What is expected: Please copy out every line in the records below that includes the word "length".

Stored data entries
--- START ---

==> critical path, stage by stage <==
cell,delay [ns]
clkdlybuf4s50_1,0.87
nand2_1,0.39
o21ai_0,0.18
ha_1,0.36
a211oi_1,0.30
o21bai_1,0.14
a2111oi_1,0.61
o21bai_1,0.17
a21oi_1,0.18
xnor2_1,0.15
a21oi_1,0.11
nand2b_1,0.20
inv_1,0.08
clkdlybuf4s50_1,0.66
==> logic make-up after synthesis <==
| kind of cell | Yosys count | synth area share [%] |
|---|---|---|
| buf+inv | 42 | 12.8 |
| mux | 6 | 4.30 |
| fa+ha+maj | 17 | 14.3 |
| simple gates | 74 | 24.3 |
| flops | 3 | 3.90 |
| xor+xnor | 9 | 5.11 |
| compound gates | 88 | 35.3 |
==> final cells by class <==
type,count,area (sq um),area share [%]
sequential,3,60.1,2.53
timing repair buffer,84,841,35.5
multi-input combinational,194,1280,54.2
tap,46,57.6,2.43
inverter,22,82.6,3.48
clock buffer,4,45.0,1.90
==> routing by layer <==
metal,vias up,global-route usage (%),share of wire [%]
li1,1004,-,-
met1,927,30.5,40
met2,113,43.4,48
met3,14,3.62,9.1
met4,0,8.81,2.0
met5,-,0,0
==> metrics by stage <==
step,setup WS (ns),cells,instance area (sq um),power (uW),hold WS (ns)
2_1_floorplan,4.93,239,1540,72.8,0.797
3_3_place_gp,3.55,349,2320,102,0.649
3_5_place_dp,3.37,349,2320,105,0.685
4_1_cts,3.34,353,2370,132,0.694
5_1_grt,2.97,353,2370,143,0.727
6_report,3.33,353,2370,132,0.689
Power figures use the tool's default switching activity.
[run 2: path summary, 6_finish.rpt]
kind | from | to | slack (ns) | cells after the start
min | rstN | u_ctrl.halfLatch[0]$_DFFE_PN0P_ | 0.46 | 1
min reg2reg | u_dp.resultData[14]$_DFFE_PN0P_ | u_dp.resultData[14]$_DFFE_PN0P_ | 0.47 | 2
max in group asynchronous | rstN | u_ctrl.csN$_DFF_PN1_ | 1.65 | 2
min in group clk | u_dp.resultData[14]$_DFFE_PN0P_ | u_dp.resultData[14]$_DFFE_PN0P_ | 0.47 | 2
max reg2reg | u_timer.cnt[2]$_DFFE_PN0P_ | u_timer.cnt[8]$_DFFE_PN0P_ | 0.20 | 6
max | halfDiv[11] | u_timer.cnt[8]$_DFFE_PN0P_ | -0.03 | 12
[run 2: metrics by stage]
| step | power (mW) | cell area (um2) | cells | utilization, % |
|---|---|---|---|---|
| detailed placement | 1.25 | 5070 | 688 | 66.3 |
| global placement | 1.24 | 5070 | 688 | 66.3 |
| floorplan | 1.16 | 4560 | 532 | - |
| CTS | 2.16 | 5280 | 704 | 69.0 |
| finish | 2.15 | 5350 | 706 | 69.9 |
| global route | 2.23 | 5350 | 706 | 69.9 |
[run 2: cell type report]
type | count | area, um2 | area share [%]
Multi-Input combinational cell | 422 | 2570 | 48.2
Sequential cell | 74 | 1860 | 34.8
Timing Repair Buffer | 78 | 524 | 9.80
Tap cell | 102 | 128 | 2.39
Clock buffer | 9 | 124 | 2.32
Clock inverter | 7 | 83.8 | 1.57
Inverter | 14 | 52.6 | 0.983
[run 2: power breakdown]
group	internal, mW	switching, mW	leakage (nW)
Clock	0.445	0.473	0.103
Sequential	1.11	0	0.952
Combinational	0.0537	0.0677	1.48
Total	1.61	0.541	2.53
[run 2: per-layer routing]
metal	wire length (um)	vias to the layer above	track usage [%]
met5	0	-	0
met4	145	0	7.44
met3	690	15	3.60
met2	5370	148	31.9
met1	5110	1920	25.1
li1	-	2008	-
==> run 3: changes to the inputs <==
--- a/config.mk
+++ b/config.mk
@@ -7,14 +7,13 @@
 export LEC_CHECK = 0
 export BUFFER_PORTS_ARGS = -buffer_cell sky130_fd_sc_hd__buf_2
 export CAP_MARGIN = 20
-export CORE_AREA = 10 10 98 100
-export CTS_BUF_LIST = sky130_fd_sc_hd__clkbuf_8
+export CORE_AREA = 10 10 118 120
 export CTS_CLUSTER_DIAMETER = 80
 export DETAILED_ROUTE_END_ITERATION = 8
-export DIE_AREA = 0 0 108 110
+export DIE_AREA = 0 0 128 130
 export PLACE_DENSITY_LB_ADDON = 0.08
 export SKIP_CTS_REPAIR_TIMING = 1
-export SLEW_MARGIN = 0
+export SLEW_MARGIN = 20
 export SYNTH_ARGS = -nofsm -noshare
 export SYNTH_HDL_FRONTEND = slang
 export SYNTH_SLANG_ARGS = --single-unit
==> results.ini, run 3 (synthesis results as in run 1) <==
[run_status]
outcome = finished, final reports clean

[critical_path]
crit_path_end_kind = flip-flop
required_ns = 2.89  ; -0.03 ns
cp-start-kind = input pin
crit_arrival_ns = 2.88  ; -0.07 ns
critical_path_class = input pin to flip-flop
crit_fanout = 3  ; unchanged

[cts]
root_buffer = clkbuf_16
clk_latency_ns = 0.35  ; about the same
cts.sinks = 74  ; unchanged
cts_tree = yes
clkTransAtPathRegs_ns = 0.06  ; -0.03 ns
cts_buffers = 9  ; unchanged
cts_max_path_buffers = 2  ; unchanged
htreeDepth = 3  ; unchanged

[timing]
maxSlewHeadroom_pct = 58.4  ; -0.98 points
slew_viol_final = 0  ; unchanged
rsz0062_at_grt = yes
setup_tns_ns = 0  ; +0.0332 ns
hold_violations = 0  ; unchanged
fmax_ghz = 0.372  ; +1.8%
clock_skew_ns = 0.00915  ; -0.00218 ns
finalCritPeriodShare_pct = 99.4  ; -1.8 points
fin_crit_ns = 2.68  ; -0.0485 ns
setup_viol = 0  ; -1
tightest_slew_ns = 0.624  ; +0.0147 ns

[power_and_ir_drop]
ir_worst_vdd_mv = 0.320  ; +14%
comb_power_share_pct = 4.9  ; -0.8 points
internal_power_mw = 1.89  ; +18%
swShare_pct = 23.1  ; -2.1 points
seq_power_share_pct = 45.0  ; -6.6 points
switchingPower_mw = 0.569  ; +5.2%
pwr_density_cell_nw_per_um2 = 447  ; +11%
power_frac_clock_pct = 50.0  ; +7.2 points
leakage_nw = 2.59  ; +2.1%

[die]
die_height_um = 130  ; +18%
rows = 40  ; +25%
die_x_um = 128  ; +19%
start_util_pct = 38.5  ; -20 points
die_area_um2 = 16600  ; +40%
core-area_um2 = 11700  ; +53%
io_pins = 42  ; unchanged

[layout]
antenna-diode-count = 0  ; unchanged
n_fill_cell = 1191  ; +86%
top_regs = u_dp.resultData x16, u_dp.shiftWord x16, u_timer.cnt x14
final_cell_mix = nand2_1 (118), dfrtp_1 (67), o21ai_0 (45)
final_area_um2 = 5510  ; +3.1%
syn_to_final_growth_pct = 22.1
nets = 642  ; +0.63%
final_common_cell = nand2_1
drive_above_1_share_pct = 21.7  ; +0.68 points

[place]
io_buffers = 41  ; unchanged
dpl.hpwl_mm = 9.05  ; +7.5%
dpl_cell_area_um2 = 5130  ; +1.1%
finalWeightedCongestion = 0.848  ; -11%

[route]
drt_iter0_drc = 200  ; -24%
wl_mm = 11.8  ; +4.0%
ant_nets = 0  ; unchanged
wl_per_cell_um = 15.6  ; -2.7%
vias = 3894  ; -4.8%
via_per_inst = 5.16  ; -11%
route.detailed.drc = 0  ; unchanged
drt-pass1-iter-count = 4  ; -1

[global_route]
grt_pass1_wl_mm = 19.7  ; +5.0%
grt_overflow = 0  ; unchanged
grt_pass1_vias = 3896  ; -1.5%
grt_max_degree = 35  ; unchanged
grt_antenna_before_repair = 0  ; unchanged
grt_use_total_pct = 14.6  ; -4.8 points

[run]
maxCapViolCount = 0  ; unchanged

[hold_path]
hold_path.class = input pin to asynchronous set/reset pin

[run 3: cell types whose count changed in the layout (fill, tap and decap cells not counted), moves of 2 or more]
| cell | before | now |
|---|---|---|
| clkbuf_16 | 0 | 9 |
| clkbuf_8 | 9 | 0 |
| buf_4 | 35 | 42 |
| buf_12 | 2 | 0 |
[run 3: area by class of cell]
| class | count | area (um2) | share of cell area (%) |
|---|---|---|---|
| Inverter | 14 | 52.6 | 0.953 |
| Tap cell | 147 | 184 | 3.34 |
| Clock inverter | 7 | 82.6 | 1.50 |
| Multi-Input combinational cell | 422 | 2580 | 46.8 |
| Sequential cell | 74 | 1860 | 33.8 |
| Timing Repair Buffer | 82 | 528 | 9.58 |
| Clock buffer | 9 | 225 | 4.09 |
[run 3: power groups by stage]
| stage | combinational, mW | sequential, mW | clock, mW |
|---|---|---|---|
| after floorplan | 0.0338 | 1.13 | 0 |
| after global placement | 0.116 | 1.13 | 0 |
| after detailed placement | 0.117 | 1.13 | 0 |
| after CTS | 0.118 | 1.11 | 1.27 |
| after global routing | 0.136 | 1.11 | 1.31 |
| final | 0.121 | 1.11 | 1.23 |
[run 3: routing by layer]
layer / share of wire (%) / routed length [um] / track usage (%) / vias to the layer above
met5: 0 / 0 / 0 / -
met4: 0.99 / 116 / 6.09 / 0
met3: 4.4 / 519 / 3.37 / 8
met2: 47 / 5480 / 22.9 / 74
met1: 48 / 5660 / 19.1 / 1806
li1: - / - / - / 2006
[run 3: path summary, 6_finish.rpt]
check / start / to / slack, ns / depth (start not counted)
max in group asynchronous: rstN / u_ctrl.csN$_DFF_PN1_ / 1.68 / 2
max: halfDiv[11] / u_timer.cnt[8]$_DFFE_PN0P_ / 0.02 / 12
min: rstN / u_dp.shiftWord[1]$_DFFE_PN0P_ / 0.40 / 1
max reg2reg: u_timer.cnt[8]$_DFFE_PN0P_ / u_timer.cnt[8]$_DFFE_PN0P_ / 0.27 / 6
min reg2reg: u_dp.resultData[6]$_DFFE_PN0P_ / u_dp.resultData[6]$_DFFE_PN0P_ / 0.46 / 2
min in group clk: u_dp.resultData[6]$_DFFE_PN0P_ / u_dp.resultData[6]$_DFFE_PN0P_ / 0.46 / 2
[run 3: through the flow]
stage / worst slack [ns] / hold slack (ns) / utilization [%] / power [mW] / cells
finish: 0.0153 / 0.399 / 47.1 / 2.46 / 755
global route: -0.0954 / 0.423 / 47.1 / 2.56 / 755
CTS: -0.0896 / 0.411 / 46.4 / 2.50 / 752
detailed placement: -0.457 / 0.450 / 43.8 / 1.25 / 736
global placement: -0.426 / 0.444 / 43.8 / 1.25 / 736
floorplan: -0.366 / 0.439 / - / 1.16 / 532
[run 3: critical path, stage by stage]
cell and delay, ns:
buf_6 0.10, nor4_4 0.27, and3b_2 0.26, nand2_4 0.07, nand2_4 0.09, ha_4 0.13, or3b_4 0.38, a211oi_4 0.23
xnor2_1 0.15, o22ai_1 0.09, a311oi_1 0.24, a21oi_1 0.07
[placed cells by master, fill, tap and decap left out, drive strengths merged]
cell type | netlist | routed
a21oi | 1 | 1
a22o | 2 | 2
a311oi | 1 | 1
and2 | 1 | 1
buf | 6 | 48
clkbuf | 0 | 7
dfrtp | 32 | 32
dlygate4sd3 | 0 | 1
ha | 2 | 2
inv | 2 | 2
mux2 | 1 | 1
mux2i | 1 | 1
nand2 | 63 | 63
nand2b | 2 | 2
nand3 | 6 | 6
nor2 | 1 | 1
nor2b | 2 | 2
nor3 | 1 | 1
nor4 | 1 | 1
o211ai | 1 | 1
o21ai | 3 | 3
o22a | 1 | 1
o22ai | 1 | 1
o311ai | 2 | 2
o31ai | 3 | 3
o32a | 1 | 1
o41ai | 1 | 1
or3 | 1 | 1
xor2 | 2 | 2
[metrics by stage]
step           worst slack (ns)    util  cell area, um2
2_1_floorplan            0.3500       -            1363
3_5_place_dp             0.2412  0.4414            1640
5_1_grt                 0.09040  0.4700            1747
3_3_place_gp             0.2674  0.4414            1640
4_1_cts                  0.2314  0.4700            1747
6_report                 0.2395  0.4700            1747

--- END ---

Response for this exercise:
metal	wire length (um)	vias to the layer above	track usage [%]
layer / share of wire (%) / routed length [um] / track usage (%) / vias to the layer above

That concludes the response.